Monday, 14 December 2015: 08:30
3016 (Moscone West)
Jan Van Der Kruk1, Adam R Mangel2, Nils Gueting3, Sebastian Busch4, Anja Klotzsche3, Stephen M Moysey5, Johan Alexander Huisman6 and Harry Vereecken7, (1)Agrosphere Institute (IBG-3), Forschungszentrum Jülich, Jülich, Germany, (2)Clemson University, Environmental Engineering and Earth Science, Clemson, SC, United States, (3)Agrosphere Institute (IBG-3) Forschungszentrum Jülich, Deutschland, Germany, (4)Forschungszentrum Jülich, Jülich, Germany, (5)Clemson University, Clemson, SC, United States, (6)Forschungszentrum Jülich, Agrosphere (IBG 3), Jülich, Germany, (7)Forschungszentrum Julich GmbH, Julich, Germany
Abstract:
Ground-penetrating radar (GPR) is a powerful tool for characterizing hydrologic processes. Coupled hydrogeophysical inversion can be used to invert time-lapse GPR data to obtain soil hydraulic properties. However, the inversion will fail if the hydrological model is not appropriately conceptualized, or when the ray-based methods that are often used to limit the computation time are not appropriate.
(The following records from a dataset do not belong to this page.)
[src/rtl/b1m_pkg.sv]
package b1m_pkg;

    localparam logic [6:0] PN_SEED = 7'h7F;

    typedef struct packed {
        logic [7:0] ks;
        logic [6:0] nxt;
    } pn_step_t;

    typedef struct packed {
        logic       vld;
        logic       sof;
        logic [7:0] data;
    } beat_t;

    typedef struct packed {
        logic       vld;
        logic [7:0] bits;
    } mask_t;

    // Eight steps of the x^7+x^6+1 generator, first bit into data bit 7.
    function automatic pn_step_t pn_byte(input logic [6:0] s);
        pn_step_t   r;
        logic [6:0] t;
        t = s;
        r.ks = '0;
        for (int b = 7; b >= 0; b--) begin
            r.ks[b] = t[6];
            t = {t[5:0], t[6] ^ t[5]};
        end
        r.nxt = t;
        return r;
    endfunction

    function automatic logic [3:0] ones8(input logic [7:0] v);
        logic [3:0] n;
        n = '0;
        for (int i = 0; i < 8; i++) begin
            n = n + {3'b000, v[i]};
        end
        return n;
    endfunction

endpackage

[src/rtl/b1m_descrambler.sv]
module b1m_descrambler
    import b1m_pkg::*;
(
    input  logic       clk,
    input  logic       rst,
    input  logic       restart,
    input  logic       adv,
    input  logic [7:0] din,
    output logic [7:0] dout
);
    logic [6:0] st_q;
    logic [6:0] seed;
    pn_step_t   step;

    always_comb begin
        seed = restart ? PN_SEED : st_q;
        step = pn_byte(seed);
        dout = adv ? (din ^ step.ks) : din;
    end

    always_ff @(posedge clk) begin
        if (rst) begin
            st_q <= PN_SEED;
        end else if (adv) begin
            st_q <= step.nxt;
        end else if (restart) begin
            st_q <= PN_SEED;
        end
    end
endmodule

[src/rtl/b1m_bip8.sv]
module b1m_bip8 (
    input  logic       clk,
    input  logic       rst,
    input  logic       take,
    input  logic       sof,
    input  logic [7:0] din,
    output logic [7:0] par,
    output logic       par_ok
);
    logic [7:0] acc_q;
    logic       open_q;

    always_ff @(posedge clk) begin
        if (rst) begin
            acc_q  <= '0;
            par    <= '0;
            par_ok <= 1'b0;
            open_q <= 1'b0;
        end else if (take) begin
            open_q <= 1'b1;
            acc_q  <= sof ? din : (acc_q ^ din);
            if (sof && open_q) begin
                par    <= acc_q;
                par_ok <= 1'b1;
            end
        end
    end
endmodule

[src/rtl/b1m_errcnt.sv]
module b1m_errcnt
    import b1m_pkg::*;
#(
    parameter int CNT_W = 16
) (
    input  logic             clk,
    input  logic             rst,
    input  logic             clr,
    input  logic             hit,
    input  logic [7:0]       bits,
    output logic [CNT_W-1:0] count
);
    localparam logic [CNT_W-1:0] CNT_MAX = '1;

    logic [3:0]     add;
    logic [CNT_W:0] sum;

    always_comb begin
        add = hit ? ones8(bits) : 4'd0;
        sum = {1'b0, (clr ? '0 : count)} + {{(CNT_W - 3){1'b0}}, add};
    end

    always_ff @(posedge clk) begin
        if (rst) begin
            count <= '0;
        end else begin
            count <= sum[CNT_W] ? CNT_MAX : sum[CNT_W-1:0];
        end
    end
endmodule

[src/rtl/b1_parity_mon.sv]
module b1_parity_mon
    import b1m_pkg::*;
#(
    parameter int UNSCR_LEN = 9,
    parameter int B1_POS    = 90,
    parameter int IDX_W     = 16,
    parameter int CNT_W     = 16
) (
    input  logic             clk,
    input  logic             rst,
    input  logic             in_valid,
    input  logic             in_sof,
    input  logic [7:0]       in_data,
    input  logic             cnt_rd,
    output logic             out_valid,
    output logic             out_sof,
    output logic [7:0]       out_data,
    output logic             mask_valid,
    output logic [7:0]       mask,
    output logic [CNT_W-1:0] err_count
);
    localparam logic [IDX_W-1:0] UNSCR_IDX = IDX_W'(UNSCR_LEN);
    localparam logic [IDX_W-1:0] B1_IDX    = IDX_W'(B1_POS);
    localparam logic [IDX_W-1:0] IDX_MAX   = '1;

    logic [IDX_W-1:0] pos_q;
    logic [IDX_W-1:0] cur_idx;
    logic             frm_q;
    logic             take_byte;
    logic             scr;
    logic [7:0]       plain;
    logic [7:0]       par;
    logic             par_ok;
    beat_t            beat_q;
    mask_t            mask_q;

    always_comb begin
        cur_idx   = in_sof ? '0 : pos_q;
        take_byte = in_valid && (in_sof || frm_q);
        scr       = take_byte && (cur_idx >= UNSCR_IDX);
    end

    always_ff @(posedge clk) begin
        if (rst) begin
            pos_q <= '0;
            frm_q <= 1'b0;
        end else if (take_byte) begin
            frm_q <= 1'b1;
            pos_q <= (cur_idx == IDX_MAX) ? IDX_MAX : cur_idx + 1'b1;
        end
    end

    b1m_descrambler u_descr (
        .clk    (clk),
        .rst    (rst),
        .restart(in_valid && in_sof),
        .adv    (scr),
        .din    (in_data),
        .dout   (plain)
    );

    b1m_bip8 u_bip (
        .clk   (clk),
        .rst   (rst),
        .take  (take_byte),
        .sof   (in_sof),
        .din   (in_data),
        .par   (par),
        .par_ok(par_ok)
    );

    always_ff @(posedge clk) begin
        if (rst) begin
            beat_q <= '0;
            mask_q <= '0;
        end else begin
            beat_q.vld  <= in_valid;
            beat_q.sof  <= in_valid && in_sof;
            beat_q.data <= plain;
            mask_q.vld  <= take_byte && par_ok && (cur_idx == B1_IDX);
            if (take_byte && par_ok && (cur_idx == B1_IDX)) begin
                mask_q.bits <= plain ^ par;
            end
        end
    end

    b1m_errcnt #(.CNT_W(CNT_W)) u_cnt (
        .clk  (clk),
        .rst  (rst),
        .clr  (cnt_rd),
        .hit  (mask_q.vld),
        .bits (mask_q.bits),
        .count(err_count)
    );

    assign out_valid  = beat_q.vld;
    assign out_sof    = beat_q.sof;
    assign out_data   = beat_q.data;
    assign mask_valid = mask_q.vld;
    assign mask       = mask_q.bits;
endmodule

[config.mk]
export PLATFORM = sky130hd
export DESIGN_NAME = b1_parity_mon
export DESIGN_NICKNAME = d
export VERILOG_FILES = /design/src/rtl/b1m_pkg.sv /design/src/rtl/b1m_descrambler.sv /design/src/rtl/b1m_bip8.sv /design/src/rtl/b1m_errcnt.sv /design/src/rtl/b1_parity_mon.sv
export SDC_FILE = /design/constraint.sdc
export NUM_CORES = 1
export LEC_CHECK = 0
export ABC_AREA = 1
export BUFFER_PORTS_ARGS = -buffer_cell sky130_fd_sc_hd__buf_2
export CAP_MARGIN = 10
export CORE_MARGIN = 1
export CORE_UTILIZATION = 35
export CTS_CLUSTER_SIZE = 30
export DETAILED_ROUTE_END_ITERATION = 10
export PLACE_DENSITY_LB_ADDON = 0.05
export SYNTH_ARGS = -nofsm -noshare
export SYNTH_HDL_FRONTEND = slang
export SYNTH_SLANG_ARGS = --single-unit
[constraint.sdc]
create_clock -name clk -period 3.5 [get_ports clk]
set_input_delay 0.875 -clock clk [delete_from_list [all_inputs] [get_ports clk]]
set_output_delay 0.875 -clock clk [all_outputs]
set_load 0.05 [all_outputs]
# == Word level (Yosys, flattened, before mapping) ==
# Cells that the tools add are included.
# totals
elab_cells,52
register_bits,76
out_inout_bits,35
input_bits,13
# classes
mux,9
bitwise_logic,11
magnitude_cmp,1
n_reduce_logical,8
addsub,9
eq_ne,2
# ops
operator,count
$mux W16,4
$add A4 B1 Y4,6
$xor A8 B8 Y8,3
$add A16 B4 Y17,1
$add A16 B1 Y16 const B,1
$eq A16 B16 Y1 const B,1
$eq A16 B7 Y1 const B,1
$ge A16 B4 Y1 const B,1
$mux W8,2
$mux W7,2
$xor A1 B1 Y1,8
$logic_and A1 B1 Y1,6
$mux W4,1
$add A1 B1 Y2,1
$reduce_and A2 Y1,1
$logic_or A1 B1 Y1,1

# == Depth between registers and ports, before layout ==
# depth
ltp_word,10
depth_mapped,20
mapped_depth_nobuf,20

# == Cells and area by module ==
# Synthesis repeated with hierarchy kept, for this count alone.
# hier_totals
cells_unflattened,715
hier_area_um2,4725.8
# by_module_without_submodules
module,area_per_inst_um2,instances,seq_area_each_um2,cells_per_inst
b1_parity_mon,2114.5,1,720.7,318
b1m_errcnt,1350.0,1,320.3,201
b1m_bip8,778.2,1,360.3,116
b1m_descrambler,483.0,1,140.1,80

# == Least setup slack after synthesis ==
# No wires, ideal clock.
# synth_timing
path_type,register to register
start,reg mask[1] (netlist name)
end,reg u_cnt.count[11]
synth_period_minus_slack_ns,4.183
arrival_time_ns,4.073
setup_slack_ns,-0.683
setup_ns,0.110
t_required_ns,3.390
path_stages_with_launch,19
path_buffers,0
cell_sequence,dfxtp_1 > ha_1 > inv_1 > fa_1 > fa_1 > fa_1 > fa_1 > nor2_1 > fa_1 > nand3_1 > nand3_1 > nand3_1 > nor2_1 > nand2_1 > nor2_2 > nand2_1 > nand3_1 > nand2_1 > inv_1
# synth_via
elab_chain_cells,10
# synth_rtl
item,line_no,rtl
$add A1 B1 Y2,b1m_pkg.sv:39,"n = n + {3'b000, v[i]};"
$add A4 B1 Y4 (6 in a row),b1m_pkg.sv:39,
$mux W4,b1m_errcnt.sv:19,add = hit ? ones8(bits) : 4'd0;
$add A16 B4 Y17,b1m_errcnt.sv:20,"sum = {1'b0, (clr ? '0 : count)} + {{(CNT_W - 3){1'b0}}, add};"
$mux W16,b1m_errcnt.sv:27,count <= sum[CNT_W] ? CNT_MAX : sum[CNT_W-1:0];
to (signal assigned),b1m_errcnt.sv:27,
to (decl),b1m_errcnt.sv:11,output logic [CNT_W-1:0] count
# No other way between the ends.
# A chain may end at the register's enable or synchronous reset.

# == Worst setup path after layout ==
# layout_timing
start,reg mask[1] (netlist name)
end,reg u_cnt.count[10]
# layout_via
elab_chain_cells,10
# layout_rtl
item,line_no
$add A1 B1 Y2,b1m_pkg.sv:39
$add A4 B1 Y4 (6 in a row),b1m_pkg.sv:39
$mux W4,b1m_errcnt.sv:19
$add A16 B4 Y17,b1m_errcnt.sv:20
$mux W16,b1m_errcnt.sv:27
# No other way between the ends.

==> flow_summary.ini <==
[global_route]
grt_usage = 0.178
grt_max_degree = 41
gr-total-overflow = 0
grt_pass1_wl_um = 17900
grt_antenna_before_repair = 0
grt_pass1_vias = 3644

[drt]
vias_per_cell = 4.63
vias = 3956
drtPass1Iterations = 6
finalWirelength_um = 10900
ant_nets = 0
drc = 0
routedWlPerCell_um = 12.7
first_iter_violations = 173

[logic_synthesis]
ys_seq_area_frac = 0.350
yosys_most_used_dff = dfxtp_1
synth_edf_count = 0
synth_cells = 628
netlist_area_mm2 = 0.00435
synth-seq-cells = 76
syn_area_per_cell_um2 = 6.92
synth_fp_nets = 657
synthArstFlopShare = 0
synthMuxAreaShare = 0
ys_warn_count = 0
synth_compound_area_frac = 0.111
synth_top_family_by_area = simple AND/OR/NAND/NOR gates
synth_fa_ha_area_frac = 0.0547
synth_xor_area_frac = 0.0645
synth_cell_types = 32
synth-simple-area-share = 0.308

[clocking]
path_clk_slew_ns = 0.06
clk_latency_ns = 0.34
htreeDepth = 3
hold_buffers = 0
cts_root_buf = clkbuf_16
clock_path_buffers = 2
cts_made_buffers = 9
clock_sinks = 76
cts_tree = yes

[power_and_ir_drop]
vdd_drop_max_mv = 0.219
p_per_area_mw_per_mm2 = 420
leakage_nw = 2.44

[final_layout]
area_growth_pct = 19.7
final_layout_size_suffix_gt1_frac = 0.179
utilization = 0.431
final_common_cell = nand2_1
layout_common_cells = 126 x nand2_1, 95 x inv_1, 72 x dfxtp_1
nets = 712
antenna_cells = 0

[die]
initial_core_util = 0.360
die_w_um = 113
ios = 48
die-area_mm2 = 0.0129
row_count = 40
core_area_mm2 = 0.0121
dieHeight_um = 113

[timing]
final_max_slew_viol_count = 0
finalSetupTns_ns = -3.78
setup-violations-final = 16
worst_slack_ns = -0.289
max_freq_mhz = 264
fin_crit_sh = 1.08
skew_ns = 0.00611
min_period_ns = 3.79
hold_ws_ns = 0.467
relSlewSlack = 0.546
tightest_slew_ns = 0.678
final-hold-violation-count = 0
rsz0062_at_grt = true

[setup_path]
ff2ff_setup_slack_ns = -0.29
endpoint = u_cnt.count[10]
crit_path_start = mask[1]
critPathMaxFanout = 5
criticalPathCategory = reg2reg
r2r_cells = 15
r2r_start = mask[1]
crit_arrival_ns = 4.08
start_kind = flip-flop
cp_data_required_time_ns = 3.79
end_kind = flip-flop
worst_r2r_endpoint = u_cnt.count[10]

[placed_design]
gp_congestion = 0.820
dp_hpwl_um = 7640
numPortBuffers = 47

[run_status]
status = finished with violations
violations = negative setup slack

[worst_hold_path]
hold_path_class = reg2reg

[job]
cap_viol_max_count = 0
## sequential cells by signal, summed over array words and instances (netlist names)
register,count
mask,8
u_cnt.count,16
u_descr.st_q,7
out_data,8
pos_q,16
out_valid,1
u_bip.open_q,1
u_bip.par,8
u_bip.par_ok,1
u_bip.acc_q,8
mask_valid,1
out_sof,1
## power breakdown
part           internal (mW)  switching, mW
registers              0.911         0.0223
logic                 0.0920          0.233
clock network          0.568          0.360
## area by class of cell
| class | count | area, um^2 |
|---|---|---|
| Clock buffer | 13 | 250 |
| Timing Repair Buffer | 61 | 340 |
| Sequential cell | 76 | 1530 |
| Tap cell | 168 | 210 |
| Inverter | 99 | 372 |
| Clock inverter | 2 | 35.0 |
| Multi-Input combinational cell | 436 | 2460 |
| Fill cell | 1257 | 6860 |
## repair_timing
action / CTS / global route
endpoints found under the setup margin: 16 / 16
gates cloned: 0 / 1
gates resized for setup: 9 / 11
pin swaps: 4 / 6
buffers inserted: 2 / 1
## per-stage QoR
stage / instance area, um^2 / total power [mW] / std cells / setup slack (ns)
3_5_place_dp: 4820 / 1.28 / 836 / -0.317
4_1_cts: 5150 / 2.22 / 853 / -0.236
6_report: 5200 / 2.19 / 855 / -0.289
3_3_place_gp: 4820 / 1.28 / 836 / -0.296
5_1_grt: 5200 / 2.29 / 855 / -0.479
2_1_floorplan: 4400 / 1.21 / 628 / -0.233
## per-layer routing
layer  track usage  vias up  share of wire
met5             0        -              0
met4        0.0737        0          0.018
met3        0.0260       11          0.028
met2         0.285       71           0.45
met1         0.240     1777           0.51
li1              -     2097              -
## synth_stat cells (2+ instances only)
cell type | instances | area, um^2
a21boi_0 | 8 | 60.1
a21oi_1 | 30 | 150
buf_2 | 4 | 20.0
buf_4 | 2 | 15.0
buf_6 | 3 | 33.8
clkbuf_1 | 8 | 30.0
dfxtp_1 | 76 | 1520
fa_1 | 5 | 100
ha_1 | 11 | 138
inv_1 | 96 | 360
inv_2 | 2 | 7.51
nand2_1 | 131 | 492
nand2_2 | 3 | 18.8
nand2_4 | 4 | 45.0
nand3_1 | 48 | 240
nand4_1 | 7 | 43.8
nand4_2 | 2 | 25.0
nor2_1 | 72 | 270
nor2_2 | 7 | 43.8
nor3_1 | 19 | 95.1
nor3_2 | 3 | 30.0
o211ai_1 | 7 | 52.6
o21ai_0 | 38 | 190
o21ai_1 | 3 | 15.0
o21bai_1 | 2 | 15.0
xnor2_1 | 11 | 96.3
xor2_1 | 21 | 184
## worst min path at each step
stage,start,endpoint,slack (ns),depth (start not counted)
after floorplan,u_bip.par[0],u_bip.par[0],0.44,2
after global placement,u_bip.par[1],u_bip.par[1],0.45,2
after detailed placement,u_bip.par[0],u_bip.par[0],0.46,2
after CTS,u_bip.par[0],u_bip.par[0],0.47,2
after global routing,u_bip.par[4],u_bip.par[4],0.49,2
final,u_bip.par[7],u_bip.par[7],0.47,2
## critical path: stages, from the launching register on
cell and delay, ns:
dfxtp_4 0.35, ha_4 0.25, inv_2 0.03, fa_1 0.48, fa_1 0.43, fa_2 0.37, fa_2 0.34, xor2_1 0.13
nor2_1 0.06, ha_1 0.37, nand3_2 0.13, nand3_4 0.11, nand4_2 0.17, nor2_2 0.32, o21ai_1 0.13, inv_1 0.06
## cells by family after synthesis
| group | Yosys count |
|---|---|
| compound gates | 88 |
| xor+xnor | 32 |
| fa+ha+maj | 16 |
| buf+inv | 117 |
| flops | 76 |
| simple gates | 299 |
Power figures use the tool's default switching activity.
Ray-based approaches cannot be used in the case of wetting fronts in the vadose zone due to precipitation/infiltration or thawing events, where low-velocity layers with high water content can trap the GPR waves and act as a waveguide such that multiple internal reflections cause dispersion. Utilizing the dispersion, manifested as a singled appearance of arrivals on multi-offset data, we can invert for waveguide properties. Single- or two-layer waveguide inversion approaches return average water contents but are incapable of representing the gradational nature of the water content distribution of the shallow subsurface. Recently, a shuffled complex evolution algorithm was implemented that used a piece-wise linear function to closely match the shallow gradational water content profile present for early-time infiltration events for different n-parameter values of the Mualem–van Genuchten equation using HYDRUS-1D. Similar waveguide phenomena can arise in the presence of high porosity layers in saturated aquifers for crosshole GPR. These high porosity layers result in significant late arrival high-amplitude elongated wave trains that were detected in crosshole data from the Widen, Boise and Krauthausen aquifers. Full-waveform inversion of these data that uses an accurate forward model to explain the measured data is able to return decimeter scale resolution of the porosity based on the GPR velocity. With increasing computer power, it is expected that these advanced processing can be soon included in the coupled inversion approaches.